TASK GOAL. Word for word, reproduce every line of the data.

++++ DATASET

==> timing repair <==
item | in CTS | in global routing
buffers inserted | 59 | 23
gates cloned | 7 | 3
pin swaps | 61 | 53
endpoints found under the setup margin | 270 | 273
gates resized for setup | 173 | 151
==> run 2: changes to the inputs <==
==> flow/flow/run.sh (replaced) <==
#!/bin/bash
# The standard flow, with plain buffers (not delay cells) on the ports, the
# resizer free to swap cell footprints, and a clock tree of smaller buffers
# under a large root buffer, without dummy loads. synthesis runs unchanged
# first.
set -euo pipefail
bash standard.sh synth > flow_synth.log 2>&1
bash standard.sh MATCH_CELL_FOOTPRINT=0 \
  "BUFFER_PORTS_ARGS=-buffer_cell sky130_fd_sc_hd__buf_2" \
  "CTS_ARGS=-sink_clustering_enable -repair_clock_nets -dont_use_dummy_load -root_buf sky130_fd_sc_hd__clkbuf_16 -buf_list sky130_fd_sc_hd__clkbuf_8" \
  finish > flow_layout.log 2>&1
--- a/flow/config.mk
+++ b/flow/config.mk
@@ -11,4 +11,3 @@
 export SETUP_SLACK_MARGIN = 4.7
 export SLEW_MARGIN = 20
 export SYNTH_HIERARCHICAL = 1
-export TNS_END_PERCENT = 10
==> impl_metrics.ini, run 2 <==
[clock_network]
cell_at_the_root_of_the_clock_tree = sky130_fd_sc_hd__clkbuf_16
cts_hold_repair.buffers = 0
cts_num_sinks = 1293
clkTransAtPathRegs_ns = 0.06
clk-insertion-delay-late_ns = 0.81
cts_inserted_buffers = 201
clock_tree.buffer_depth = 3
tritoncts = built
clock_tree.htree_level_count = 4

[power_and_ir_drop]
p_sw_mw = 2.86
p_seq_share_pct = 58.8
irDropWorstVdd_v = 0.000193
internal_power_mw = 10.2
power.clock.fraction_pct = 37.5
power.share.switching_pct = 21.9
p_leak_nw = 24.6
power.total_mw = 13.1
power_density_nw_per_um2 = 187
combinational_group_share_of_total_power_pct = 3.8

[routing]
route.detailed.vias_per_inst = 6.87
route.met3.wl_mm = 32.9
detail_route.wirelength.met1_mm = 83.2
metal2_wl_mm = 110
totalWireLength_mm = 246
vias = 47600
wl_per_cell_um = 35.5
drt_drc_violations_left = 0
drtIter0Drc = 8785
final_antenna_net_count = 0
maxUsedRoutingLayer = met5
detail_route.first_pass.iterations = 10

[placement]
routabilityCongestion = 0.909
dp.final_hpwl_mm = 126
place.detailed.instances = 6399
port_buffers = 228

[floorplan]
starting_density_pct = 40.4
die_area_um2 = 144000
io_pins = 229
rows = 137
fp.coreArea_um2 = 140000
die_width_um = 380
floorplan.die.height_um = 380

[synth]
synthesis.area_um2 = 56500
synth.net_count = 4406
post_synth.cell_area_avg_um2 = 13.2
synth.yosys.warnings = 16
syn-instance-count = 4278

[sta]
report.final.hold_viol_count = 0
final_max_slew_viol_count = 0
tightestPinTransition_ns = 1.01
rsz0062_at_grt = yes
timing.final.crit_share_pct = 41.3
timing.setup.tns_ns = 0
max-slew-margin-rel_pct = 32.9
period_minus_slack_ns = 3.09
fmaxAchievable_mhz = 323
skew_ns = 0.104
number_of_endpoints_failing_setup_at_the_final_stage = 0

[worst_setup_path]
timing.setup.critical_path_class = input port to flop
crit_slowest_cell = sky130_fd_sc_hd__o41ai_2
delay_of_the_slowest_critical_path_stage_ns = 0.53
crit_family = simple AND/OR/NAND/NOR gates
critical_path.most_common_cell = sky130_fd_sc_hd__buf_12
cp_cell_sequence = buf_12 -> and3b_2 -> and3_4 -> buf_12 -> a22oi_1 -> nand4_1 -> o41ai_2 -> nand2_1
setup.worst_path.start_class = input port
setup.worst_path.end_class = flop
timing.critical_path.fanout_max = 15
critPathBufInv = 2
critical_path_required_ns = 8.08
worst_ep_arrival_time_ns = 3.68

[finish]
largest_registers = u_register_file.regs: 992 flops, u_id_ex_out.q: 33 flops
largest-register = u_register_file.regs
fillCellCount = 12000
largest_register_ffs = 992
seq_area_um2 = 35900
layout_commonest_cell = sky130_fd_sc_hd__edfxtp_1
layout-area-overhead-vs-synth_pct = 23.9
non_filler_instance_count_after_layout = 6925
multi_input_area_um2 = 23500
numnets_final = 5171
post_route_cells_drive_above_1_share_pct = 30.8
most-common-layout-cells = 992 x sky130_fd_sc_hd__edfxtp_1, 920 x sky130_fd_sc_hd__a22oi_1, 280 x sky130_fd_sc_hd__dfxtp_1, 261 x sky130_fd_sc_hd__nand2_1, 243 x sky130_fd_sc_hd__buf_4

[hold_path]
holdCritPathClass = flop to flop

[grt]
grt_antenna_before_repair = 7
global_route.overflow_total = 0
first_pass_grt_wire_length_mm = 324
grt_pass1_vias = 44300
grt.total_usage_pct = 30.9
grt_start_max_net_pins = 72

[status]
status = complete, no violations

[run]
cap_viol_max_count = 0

++++++++

SOLUTION.
==> timing repair <==
item | in CTS | in global routing
buffers inserted | 59 | 23
gates cloned | 7 | 3
pin swaps | 61 | 53
endpoints found under the setup margin | 270 | 273
gates resized for setup | 173 | 151
==> run 2: changes to the inputs <==
==> flow/flow/run.sh (replaced) <==
#!/bin/bash
# The standard flow, with plain buffers (not delay cells) on the ports, the
# resizer free to swap cell footprints, and a clock tree of smaller buffers
# under a large root buffer, without dummy loads. synthesis runs unchanged
# first.
set -euo pipefail
bash standard.sh synth > flow_synth.log 2>&1
bash standard.sh MATCH_CELL_FOOTPRINT=0 \
  "BUFFER_PORTS_ARGS=-buffer_cell sky130_fd_sc_hd__buf_2" \
  "CTS_ARGS=-sink_clustering_enable -repair_clock_nets -dont_use_dummy_load -root_buf sky130_fd_sc_hd__clkbuf_16 -buf_list sky130_fd_sc_hd__clkbuf_8" \
  finish > flow_layout.log 2>&1
--- a/flow/config.mk
+++ b/flow/config.mk
@@ -11,4 +11,3 @@
 export SETUP_SLACK_MARGIN = 4.7
 export SLEW_MARGIN = 20
 export SYNTH_HIERARCHICAL = 1
-export TNS_END_PERCENT = 10
==> impl_metrics.ini, run 2 <==
[clock_network]
cell_at_the_root_of_the_clock_tree = sky130_fd_sc_hd__clkbuf_16
cts_hold_repair.buffers = 0
cts_num_sinks = 1293
clkTransAtPathRegs_ns = 0.06
clk-insertion-delay-late_ns = 0.81
cts_inserted_buffers = 201
clock_tree.buffer_depth = 3
tritoncts = built
clock_tree.htree_level_count = 4

[power_and_ir_drop]
p_sw_mw = 2.86
p_seq_share_pct = 58.8
irDropWorstVdd_v = 0.000193
internal_power_mw = 10.2
power.clock.fraction_pct = 37.5
power.share.switching_pct = 21.9
p_leak_nw = 24.6
power.total_mw = 13.1
power_density_nw_per_um2 = 187
combinational_group_share_of_total_power_pct = 3.8

[routing]
route.detailed.vias_per_inst = 6.87
route.met3.wl_mm = 32.9
detail_route.wirelength.met1_mm = 83.2
metal2_wl_mm = 110
totalWireLength_mm = 246
vias = 47600
wl_per_cell_um = 35.5
drt_drc_violations_left = 0
drtIter0Drc = 8785
final_antenna_net_count = 0
maxUsedRoutingLayer = met5
detail_route.first_pass.iterations = 10

[placement]
routabilityCongestion = 0.909
dp.final_hpwl_mm = 126
place.detailed.instances = 6399
port_buffers = 228

[floorplan]
starting_density_pct = 40.4
die_area_um2 = 144000
io_pins = 229
rows = 137
fp.coreArea_um2 = 140000
die_width_um = 380
floorplan.die.height_um = 380

[synth]
synthesis.area_um2 = 56500
synth.net_count = 4406
post_synth.cell_area_avg_um2 = 13.2
synth.yosys.warnings = 16
syn-instance-count = 4278

[sta]
report.final.hold_viol_count = 0
final_max_slew_viol_count = 0
tightestPinTransition_ns = 1.01
rsz0062_at_grt = yes
timing.final.crit_share_pct = 41.3
timing.setup.tns_ns = 0
max-slew-margin-rel_pct = 32.9
period_minus_slack_ns = 3.09
fmaxAchievable_mhz = 323
skew_ns = 0.104
number_of_endpoints_failing_setup_at_the_final_stage = 0

[worst_setup_path]
timing.setup.critical_path_class = input port to flop
crit_slowest_cell = sky130_fd_sc_hd__o41ai_2
delay_of_the_slowest_critical_path_stage_ns = 0.53
crit_family = simple AND/OR/NAND/NOR gates
critical_path.most_common_cell = sky130_fd_sc_hd__buf_12
cp_cell_sequence = buf_12 -> and3b_2 -> and3_4 -> buf_12 -> a22oi_1 -> nand4_1 -> o41ai_2 -> nand2_1
setup.worst_path.start_class = input port
setup.worst_path.end_class = flop
timing.critical_path.fanout_max = 15
critPathBufInv = 2
critical_path_required_ns = 8.08
worst_ep_arrival_time_ns = 3.68

[finish]
largest_registers = u_register_file.regs: 992 flops, u_id_ex_out.q: 33 flops
largest-register = u_register_file.regs
fillCellCount = 12000
largest_register_ffs = 992
seq_area_um2 = 35900
layout_commonest_cell = sky130_fd_sc_hd__edfxtp_1
layout-area-overhead-vs-synth_pct = 23.9
non_filler_instance_count_after_layout = 6925
multi_input_area_um2 = 23500
numnets_final = 5171
post_route_cells_drive_above_1_share_pct = 30.8
most-common-layout-cells = 992 x sky130_fd_sc_hd__edfxtp_1, 920 x sky130_fd_sc_hd__a22oi_1, 280 x sky130_fd_sc_hd__dfxtp_1, 261 x sky130_fd_sc_hd__nand2_1, 243 x sky130_fd_sc_hd__buf_4

[hold_path]
holdCritPathClass = flop to flop

[grt]
grt_antenna_before_repair = 7
global_route.overflow_total = 0
first_pass_grt_wire_length_mm = 324
grt_pass1_vias = 44300
grt.total_usage_pct = 30.9
grt_start_max_net_pins = 72

[status]
status = complete, no violations

[run]
cap_viol_max_count = 0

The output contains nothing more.